--- WORK REQUEST ---
Locate the word "schedule" in the material, then show every line that holds it.

------ TASK MATERIAL

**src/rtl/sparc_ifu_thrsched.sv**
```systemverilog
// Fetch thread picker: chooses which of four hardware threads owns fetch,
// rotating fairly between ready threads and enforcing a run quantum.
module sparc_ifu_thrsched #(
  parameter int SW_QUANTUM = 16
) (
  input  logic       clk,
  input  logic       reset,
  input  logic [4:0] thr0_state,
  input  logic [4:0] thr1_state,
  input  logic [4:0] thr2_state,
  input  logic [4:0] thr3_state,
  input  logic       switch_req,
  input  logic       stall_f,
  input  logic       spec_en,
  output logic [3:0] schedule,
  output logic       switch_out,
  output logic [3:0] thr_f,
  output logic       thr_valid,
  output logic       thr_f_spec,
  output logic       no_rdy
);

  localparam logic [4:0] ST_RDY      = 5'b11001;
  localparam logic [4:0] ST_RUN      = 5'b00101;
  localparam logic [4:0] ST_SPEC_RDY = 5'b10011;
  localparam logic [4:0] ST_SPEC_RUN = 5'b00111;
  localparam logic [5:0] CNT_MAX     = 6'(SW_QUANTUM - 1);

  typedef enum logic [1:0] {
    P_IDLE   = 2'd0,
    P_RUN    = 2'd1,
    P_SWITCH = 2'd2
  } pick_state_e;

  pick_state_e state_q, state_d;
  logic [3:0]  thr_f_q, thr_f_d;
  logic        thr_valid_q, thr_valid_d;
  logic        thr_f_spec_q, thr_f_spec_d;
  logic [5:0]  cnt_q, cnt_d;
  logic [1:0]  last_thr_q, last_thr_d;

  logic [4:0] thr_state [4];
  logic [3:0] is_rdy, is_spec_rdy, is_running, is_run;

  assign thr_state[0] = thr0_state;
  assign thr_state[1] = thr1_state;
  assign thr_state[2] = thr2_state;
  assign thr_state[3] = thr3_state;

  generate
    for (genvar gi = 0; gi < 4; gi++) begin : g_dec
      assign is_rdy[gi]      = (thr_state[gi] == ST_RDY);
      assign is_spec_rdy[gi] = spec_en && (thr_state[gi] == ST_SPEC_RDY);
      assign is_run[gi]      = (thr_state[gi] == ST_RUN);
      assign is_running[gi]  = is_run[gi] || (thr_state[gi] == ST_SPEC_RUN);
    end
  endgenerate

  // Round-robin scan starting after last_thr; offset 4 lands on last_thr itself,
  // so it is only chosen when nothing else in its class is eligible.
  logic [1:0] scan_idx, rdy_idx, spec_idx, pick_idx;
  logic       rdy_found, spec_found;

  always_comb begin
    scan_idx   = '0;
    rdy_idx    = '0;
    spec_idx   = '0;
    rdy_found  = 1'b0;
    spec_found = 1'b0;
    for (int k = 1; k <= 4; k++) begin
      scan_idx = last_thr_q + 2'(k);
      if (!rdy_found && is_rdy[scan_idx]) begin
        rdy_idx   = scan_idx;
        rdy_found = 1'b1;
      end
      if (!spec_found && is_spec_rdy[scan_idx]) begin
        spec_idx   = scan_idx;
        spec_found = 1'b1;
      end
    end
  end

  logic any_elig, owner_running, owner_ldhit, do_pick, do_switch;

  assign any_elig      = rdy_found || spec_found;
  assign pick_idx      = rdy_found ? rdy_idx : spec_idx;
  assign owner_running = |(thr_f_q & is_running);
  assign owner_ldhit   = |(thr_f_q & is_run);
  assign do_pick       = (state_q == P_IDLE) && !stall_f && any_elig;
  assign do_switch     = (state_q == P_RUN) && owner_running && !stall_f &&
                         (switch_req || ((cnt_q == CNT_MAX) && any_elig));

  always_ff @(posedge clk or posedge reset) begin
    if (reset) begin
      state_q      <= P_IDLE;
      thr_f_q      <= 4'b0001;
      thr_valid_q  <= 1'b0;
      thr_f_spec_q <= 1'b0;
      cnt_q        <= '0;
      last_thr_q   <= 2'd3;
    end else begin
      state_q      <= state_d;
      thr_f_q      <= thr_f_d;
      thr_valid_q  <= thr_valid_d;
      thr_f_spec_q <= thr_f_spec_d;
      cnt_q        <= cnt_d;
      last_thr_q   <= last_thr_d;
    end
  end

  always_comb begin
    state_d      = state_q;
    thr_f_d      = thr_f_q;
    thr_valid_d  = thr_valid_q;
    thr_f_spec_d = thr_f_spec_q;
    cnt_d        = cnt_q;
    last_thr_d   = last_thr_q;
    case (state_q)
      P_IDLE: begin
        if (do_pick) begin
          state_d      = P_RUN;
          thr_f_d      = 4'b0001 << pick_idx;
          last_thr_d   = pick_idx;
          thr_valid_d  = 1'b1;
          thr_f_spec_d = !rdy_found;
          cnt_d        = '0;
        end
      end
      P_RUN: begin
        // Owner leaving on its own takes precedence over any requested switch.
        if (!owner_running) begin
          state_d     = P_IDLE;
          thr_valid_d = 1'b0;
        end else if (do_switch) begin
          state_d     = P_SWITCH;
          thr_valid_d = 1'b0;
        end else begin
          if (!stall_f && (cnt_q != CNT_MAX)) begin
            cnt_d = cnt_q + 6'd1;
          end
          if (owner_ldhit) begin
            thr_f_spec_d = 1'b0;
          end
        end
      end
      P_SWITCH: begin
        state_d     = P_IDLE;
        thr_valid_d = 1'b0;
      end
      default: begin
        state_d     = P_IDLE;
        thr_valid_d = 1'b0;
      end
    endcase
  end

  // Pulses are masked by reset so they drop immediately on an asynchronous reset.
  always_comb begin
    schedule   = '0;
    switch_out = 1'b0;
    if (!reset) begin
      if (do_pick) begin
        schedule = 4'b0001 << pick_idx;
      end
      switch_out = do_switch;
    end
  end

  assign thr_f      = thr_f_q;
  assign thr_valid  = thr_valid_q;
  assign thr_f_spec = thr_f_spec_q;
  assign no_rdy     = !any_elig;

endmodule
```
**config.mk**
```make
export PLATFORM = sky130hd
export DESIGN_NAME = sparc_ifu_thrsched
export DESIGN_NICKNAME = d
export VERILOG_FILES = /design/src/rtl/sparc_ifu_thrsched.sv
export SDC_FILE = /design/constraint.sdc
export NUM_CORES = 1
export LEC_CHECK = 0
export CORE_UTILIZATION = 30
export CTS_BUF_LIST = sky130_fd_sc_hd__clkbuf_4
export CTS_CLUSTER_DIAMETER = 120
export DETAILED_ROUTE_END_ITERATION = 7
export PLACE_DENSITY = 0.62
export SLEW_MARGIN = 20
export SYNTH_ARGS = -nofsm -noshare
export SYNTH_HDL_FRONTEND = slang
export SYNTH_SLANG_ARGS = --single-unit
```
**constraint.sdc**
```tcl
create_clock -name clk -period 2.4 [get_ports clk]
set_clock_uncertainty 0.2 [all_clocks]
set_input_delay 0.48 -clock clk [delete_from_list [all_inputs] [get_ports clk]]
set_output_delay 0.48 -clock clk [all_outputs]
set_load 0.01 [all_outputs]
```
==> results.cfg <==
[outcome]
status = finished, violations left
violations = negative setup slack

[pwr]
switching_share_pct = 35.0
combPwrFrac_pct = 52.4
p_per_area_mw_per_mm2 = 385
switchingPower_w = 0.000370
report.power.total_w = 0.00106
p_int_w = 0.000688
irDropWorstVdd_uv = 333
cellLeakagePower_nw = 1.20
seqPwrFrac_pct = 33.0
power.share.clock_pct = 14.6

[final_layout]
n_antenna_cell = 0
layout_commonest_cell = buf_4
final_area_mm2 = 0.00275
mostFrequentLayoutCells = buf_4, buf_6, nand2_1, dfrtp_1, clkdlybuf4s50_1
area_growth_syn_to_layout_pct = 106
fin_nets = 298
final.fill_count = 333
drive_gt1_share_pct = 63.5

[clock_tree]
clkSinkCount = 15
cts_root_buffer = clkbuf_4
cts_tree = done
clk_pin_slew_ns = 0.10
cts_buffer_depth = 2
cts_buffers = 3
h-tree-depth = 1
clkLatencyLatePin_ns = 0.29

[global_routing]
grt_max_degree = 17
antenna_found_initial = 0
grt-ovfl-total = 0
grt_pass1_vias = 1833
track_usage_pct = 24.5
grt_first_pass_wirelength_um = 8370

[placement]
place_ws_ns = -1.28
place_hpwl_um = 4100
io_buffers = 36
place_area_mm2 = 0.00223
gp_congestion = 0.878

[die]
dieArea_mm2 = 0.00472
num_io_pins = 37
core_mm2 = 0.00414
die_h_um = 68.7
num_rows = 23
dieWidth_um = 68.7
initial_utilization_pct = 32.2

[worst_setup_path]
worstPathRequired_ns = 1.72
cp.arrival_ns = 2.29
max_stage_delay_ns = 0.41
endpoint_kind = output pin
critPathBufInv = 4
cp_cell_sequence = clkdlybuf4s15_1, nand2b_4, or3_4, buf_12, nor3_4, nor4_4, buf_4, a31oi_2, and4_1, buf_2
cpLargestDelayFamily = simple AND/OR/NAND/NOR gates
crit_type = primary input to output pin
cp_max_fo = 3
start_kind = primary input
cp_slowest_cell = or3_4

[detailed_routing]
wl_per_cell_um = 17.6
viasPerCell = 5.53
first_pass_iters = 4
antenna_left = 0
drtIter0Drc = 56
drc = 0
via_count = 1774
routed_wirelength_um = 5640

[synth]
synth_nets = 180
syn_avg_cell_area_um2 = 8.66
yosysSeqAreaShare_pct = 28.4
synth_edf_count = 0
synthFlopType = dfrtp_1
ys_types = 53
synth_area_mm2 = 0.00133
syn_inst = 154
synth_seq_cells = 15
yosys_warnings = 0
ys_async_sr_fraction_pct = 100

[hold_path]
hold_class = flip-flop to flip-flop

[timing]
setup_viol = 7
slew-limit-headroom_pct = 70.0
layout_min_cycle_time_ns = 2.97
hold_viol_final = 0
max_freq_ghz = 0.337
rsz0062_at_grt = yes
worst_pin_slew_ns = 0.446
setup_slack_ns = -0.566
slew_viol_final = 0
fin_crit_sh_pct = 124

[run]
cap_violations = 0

------------

--- EXERCISE RESPONSE ---
  output logic [3:0] schedule,
    schedule   = '0;
        schedule = 4'b0001 << pick_idx;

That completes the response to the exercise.